**DIRECTIONS FOR THIS TASK**: Only the lines of the data holding the string "parameter" need to be returned.

Recorded data:
## src/rtl/int_lane_sched.sv

```systemverilog
`timescale 1ns/1ps
module int_lane_sched #(
  parameter int LANES = 3,
  parameter int DEPTH = 8,
  parameter int TAGW  = 6,
  parameter int OPW   = 16,
  parameter int WAKES = 3
) (
  input  logic                                   clk,
  input  logic                                   rst_n,
  input  logic                                   flush,
  input  logic [LANES-1:0]                       in_vld,
  input  logic [LANES*OPW-1:0]                   in_op,
  input  logic [LANES*TAGW-1:0]                  in_src0,
  input  logic [LANES*TAGW-1:0]                  in_src1,
  input  logic [LANES-1:0]                       in_rdy0,
  input  logic [LANES-1:0]                       in_rdy1,
  input  logic [WAKES-1:0]                       wk_vld,
  input  logic [WAKES*TAGW-1:0]                  wk_tag,
  output logic                                   in_ready,
  output logic [LANES-1:0]                       iss_vld,
  output logic [LANES*OPW-1:0]                   iss_op,
  output logic [LANES*$clog2(DEPTH+1)-1:0]       free_cnt
);
  localparam int IDXW = (DEPTH > 1) ? $clog2(DEPTH) : 1;
  localparam int CNTW = $clog2(DEPTH+1);

  function automatic logic wk_hit(input logic [TAGW-1:0] t,
                                  input logic [WAKES-1:0] wv,
                                  input logic [WAKES*TAGW-1:0] wt);
    logic h;
    h = 1'b0;
    for (int w = 0; w < WAKES; w++)
      if (wv[w] && wt[w*TAGW +: TAGW] == t) h = 1'b1;
    return h;
  endfunction

  logic [LANES-1:0] lane_ok;
  logic [LANES-1:0] take;

  assign in_ready = !flush && (&lane_ok);
  assign take     = in_vld & {LANES{in_ready}};

  for (genvar l = 0; l < LANES; l++) begin : g_lane
    logic [DEPTH-1:0] v, r0, r1, m0, m1, elig;
    logic [OPW-1:0]   op  [DEPTH];
    logic [TAGW-1:0]  t0  [DEPTH];
    logic [TAGW-1:0]  t1  [DEPTH];
    logic [IDXW-1:0]  age [DEPTH];
    logic             found;
    logic [IDXW-1:0]  sel, fslot;
    logic [CNTW-1:0]  cnt;
    logic             nh0, nh1;

    always_comb begin
      found = 1'b0;
      sel   = '0;
      fslot = '0;
      for (int e = 0; e < DEPTH; e++) begin
        m0[e]   = wk_hit(t0[e], wk_vld, wk_tag);
        m1[e]   = wk_hit(t1[e], wk_vld, wk_tag);
        elig[e] = v[e] && (r0[e] || m0[e]) && (r1[e] || m1[e]);
        if (elig[e] && (!found || age[e] < age[sel])) begin
          found = 1'b1;
          sel   = IDXW'(e);
        end
      end
      for (int e = DEPTH-1; e >= 0; e--)
        if (!v[e]) fslot = IDXW'(e);
      cnt = CNTW'($countones(v));
      nh0 = wk_hit(in_src0[l*TAGW +: TAGW], wk_vld, wk_tag);
      nh1 = wk_hit(in_src1[l*TAGW +: TAGW], wk_vld, wk_tag);
    end

    assign lane_ok[l]                 = !in_vld[l] || (cnt != CNTW'(DEPTH));
    assign iss_vld[l]                 = found && !flush;
    assign iss_op[l*OPW +: OPW]       = op[sel];
    assign free_cnt[l*CNTW +: CNTW]   = CNTW'(DEPTH) - cnt;

    always_ff @(posedge clk) begin
      if (!rst_n || flush) begin
        v <= '0;
      end else begin
        for (int e = 0; e < DEPTH; e++) begin
          if (v[e]) begin
            if (m0[e]) r0[e] <= 1'b1;
            if (m1[e]) r1[e] <= 1'b1;
            if (found && sel == IDXW'(e))
              v[e] <= 1'b0;
            else if (found && age[e] > age[sel])
              age[e] <= age[e] - 1'b1;
          end
        end
        if (take[l]) begin
          v[fslot]   <= 1'b1;
          op[fslot]  <= in_op[l*OPW +: OPW];
          t0[fslot]  <= in_src0[l*TAGW +: TAGW];
          t1[fslot]  <= in_src1[l*TAGW +: TAGW];
          r0[fslot]  <= in_rdy0[l] || nh0;
          r1[fslot]  <= in_rdy1[l] || nh1;
          age[fslot] <= IDXW'(cnt - CNTW'(found));
        end
      end
    end
  end
endmodule

```

## config.mk

```make
export PLATFORM = sky130hd
export DESIGN_NAME = int_lane_sched
export DESIGN_NICKNAME = d
export VERILOG_FILES = /design/src/rtl/int_lane_sched.sv
export SDC_FILE = /design/constraint.sdc
export NUM_CORES = 2
export LEC_CHECK = 0
export BUFFER_PORTS_ARGS = -buffer_cell sky130_fd_sc_hd__buf_2
export CAP_MARGIN = 20
export CORE_MARGIN = 2
export CORE_UTILIZATION = 45
export DETAILED_ROUTE_END_ITERATION = 8
export PLACE_DENSITY = 0.73
export SETUP_SLACK_MARGIN = 0.15
export SKIP_LAST_GASP = 1
export SYNTH_ARGS = -nofsm -noshare
export SYNTH_HDL_FRONTEND = slang
export SYNTH_SLANG_ARGS = --single-unit
```

## constraint.sdc

```tcl
create_clock -name clk -period 24.9 [get_ports clk]
set_clock_uncertainty 0.15 [all_clocks]
set_input_delay 3.735 -clock clk [delete_from_list [all_inputs] [get_ports clk]]
set_output_delay 3.735 -clock clk [all_outputs]
set_load 0.01 [all_outputs]
```

==> summary.md <==
| Metric | Value |
|---|---|
| Status | completed |
| CTS clk-pin slew, worst paths | 0.06 ns |
| Rows | 121 |
| CP dominant cell by count | ha_1 |
| Critical path's slowest cell | nor3b_2 |
| Final setup violation count | 0 |
| First-pass GRT wire length | 222000 µm |
| Commonest cells in the netlist | 792 x edfxtp_1, 545 x xnor2_1, 473 x xor2_1 |
| Routed vias | 36700 |
| Worst-margin pin slew | 1.22 ns |
| Hold EP | g_lane[2].v[7]$_SDFF_PN0_ |
| GRT Residual Overflow | 0 |
| Clk root buf | clkbuf_16 |
| Core area | 109000 µm² |
| Hold Startpoint | g_lane[2].v[7]$_SDFF_PN0_ |
| Worst Path Max Fanout | 38 |
| Worst r2r src | g_lane[2].age[0][1]$_DFFE_PP_ |
| Synthesized cell area | 49200 µm² |
| Fraction of registers with async set/reset | 0% |
| Count of buffers from port buffering | 180 |
| Vias per inst | 6.19 |
| Worst reg2reg endpoint | g_lane[2].age[3][0]$_DFFE_PP_ |
| Die Ht | 335 µm |
| Period minus WS final | 23.19 ns |
| Initial Util | 45.3% |
| Post-synthesis xor/xnor area fraction | 18.1% |
| Delay of the slowest cell on the worst path | 0.85 ns |
| Final Cycle Share | 93.1% |
| Routed Antenna Nets | 0 |
| Largest net degree at the start of global routing | 44 |
| Yosys Warn Count | 0 |
| Slew HR | 18.3% |
| P_leak | 19.0 nW |
| Worst Hold Depth | 2 |
| Biggest area consumer among synthesized cells | edfxtp_1 |
| Seq/Total Area, Yosys | 49.3% |
| Vias in the first global route | 35700 |
| Cell count of the worst reg-to-reg path | 65 |
| Post-Synth Simple-Gate Area | 10.2% |
| Layout Area Growth over Synthesis | 10.7% |
| GRT Overall Usage | 25.7% |
| Synth Area per Inst | 11.4 µm² |
| Detailed Route Iter0 Violations | 4347 |
| Die Area | 112000 µm² |
| Worst path top cell family by delay | compound AO/OA/AOI/OAI gates |
| Most used flip-flop cell after synthesis | edfxtp_1 |
| FF+latch count, synth | 816 |
| WP data required | 21.01 ns |
| Final hold vios | 0 |
| I/O pins | 181 |
| Combinational power share | 7.5% |
| Switch share | 23.7% |
| Nets | 4692 |
| Share of layout cells above drive strength 1 | 11.0% |
| Max VDD drop | 0.0668 mV |
| Pwr Density | 57.0 nW/µm² |
| Tot Pwr | 3.11 mW |
| Max Clk Rate | 43.1 MHz |
| Initial antenna violation count | 11 |
| Bufs and invs on worst path | 5 |
| Count of different cell masters after synthesis | 109 |
| CTS hold repair buffers | 0 |
| Later-pin clock latency in the skew report | 0.70 ns |
| Synth Area in Compound Gates | 11.2% |
| RD Place Congestion | 1.00 |
| Finished Core Util | 50.1% |
| Cts bufs inserted | 90 |
| Crit Path Category | in2out |
| RSZ-0062 raised after global routing | no |
| Post-CTS Setup Bufs | 0 |
| CTS Buffer Depth | 3 |
| HPWL after DPL | 96500 µm |
| Share of the synthesized area in the top cell type | 48.3% |
| Crit path DAT | 19.30 ns |
| Residual DRC | 0 |
| Crit path capture type | primary output |
| Slew Viols, Final | 0 |
| Synth Instances | 4304 |
| TritonCTS clock tree | yes |
| CTS H-tree lvls | 3 |
| Most frequent cell after synthesis | edfxtp_1 |
| Sequential power share | 48.8% |
| Hold_ws | 0.438 ns |
| Post-Synth Adder-Cell Area | 4.02% |
| Wire per inst | 24.9 µm |
| Syn nets | 4565 |
| Clock share of power | 43.8% |
| TritonRoute pass-1 iters | 6 |
| DRT Wirelength | 148000 µm |
| Post-CTS Resized | 0 |
| Min-Delay Path Class | reg2reg |
| Largest family of logic cells by synthesized area | XOR/XNOR gates |
| Max-cap viol count | 0 |
| Cell-internal power | 2.37 mW |
| Fillers | 9482 |
| Critical Path Source Type | input pin |
| Die Wd | 335 µm |
| Clock sinks | 816 |
| Top post-synthesis cells by area | edfxtp_1 48%, xnor2_1 9.7%, xor2_1 8.4% |
| Setup TNS | 0 ns |
| Switch Pwr | 738 µW |
| Number of synthesized flops with an enable pin | 792 |
| Setup slack, reg-to-reg | 7.95 ns |
| Multiplexer share of the synthesized area | 3.23% |
## final cells by class
class | count | area [µm²] | share of cell area, %
repair buffers | 270 | 1670 | 3.07
well taps | 1414 | 1770 | 3.25
flip-flops and latches | 816 | 24300 | 44.5
clock inverters | 54 | 687 | 1.26
clock buffers | 112 | 2330 | 4.28
multi-input cells | 3090 | 23100 | 42.5
diodes | 5 | 12.5 | 0.0230
inverters | 163 | 612 | 1.12
## state kept, by name, summed over array words and instances, names as in the netlist
signal,cells
g_lane.r0,24
g_lane.t0,144
g_lane.r1,24
g_lane.op,384
g_lane.age,72
g_lane.v,24
g_lane.t1,144
## power by group through the flow
stage               combinational, mW  sequential, mW  clock [mW]
floorplan                       0.147            1.54           0
global placement                0.222            1.54           0
detailed placement              0.226            1.54           0
CTS                             0.228            1.52        1.37
global route                    0.245            1.52        1.43
finish                          0.232            1.52        1.36
## tightest hold or removal path: stages (launching register included)
cell	delay, ns
dfxtp_1	0.36
a21oi_1	0.14
nor2_1	0.04
## logic make-up after synthesis
group                      count (synthesis)
and+or+nand+nor                          963
buffers and inverters                    398
AOI/OAI and AO/OA                        808
xor gates and xnor gates                1018
adders and majority gates                153
DFF                                      816
muxes                                    148
## metrics by stage
| step | setup slack (ns) | instance area (µm²) | instances |
|---|---|---|---|
| 3_3_place_gp | 1.93 | 51400 | 5751 |
| 4_1_cts | 1.85 | 54500 | 5917 |
| 5_1_grt | 0.516 | 54500 | 5921 |
| 3_5_place_dp | 1.92 | 51400 | 5751 |
| 2_1_floorplan | 4.89 | 49200 | 4304 |
| 6_report | 1.71 | 54500 | 5924 |
## worst max path at each step
stage	to	cells past startpoint	from
CTS	iss_op[14]	60	wk_tag[14]
detailed placement	iss_op[14]	60	wk_tag[14]
global route	iss_op[35]	62	wk_tag[17]
floorplan	iss_op[12]	58	wk_tag[16]
finish	iss_op[35]	62	wk_tag[17]
global placement	iss_op[14]	59	wk_tag[14]
## placed cells by master (no fill, tap or decap), drive strengths merged, types with 12 or more instances in the layout
cell type  count
edfxtp       792
xnor2        545
xor2         473
nand2        280
buf          270
a21oi        217
nor4         168
nand4        167
inv          166
o21ai        149
ha           132
nor2         129
mux2i        125
clkbuf       112
a221oi        53
nand3         51
a22oi         46
a31oi         43
nor3          39
a211oi        38
clkinv        36
o211ai        33
o21a          25
dfxtp         24
and3          24
o41ai         24
or3           21
nand2b        20
and2          20
a21o          17
o31ai         17
mux2          16
o22ai         13
a221o         12
fa            12
## layer usage
layer / GRT usage [%] / vias to the layer above / part of all wire (%)
met5: 0 / - / 0.018
met4: 9.82 / 6 / 3.7
met3: 4.41 / 381 / 9.7
met2: 42.1 / 2041 / 47
met1: 34.0 / 18000 / 40
li1: - / 16200 / -
(Power assumes the default switching activity.)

**EXERCISE SOLUTION**:
  parameter int LANES = 3,
  parameter int DEPTH = 8,
  parameter int TAGW  = 6,
  parameter int OPW   = 16,
  parameter int WAKES = 3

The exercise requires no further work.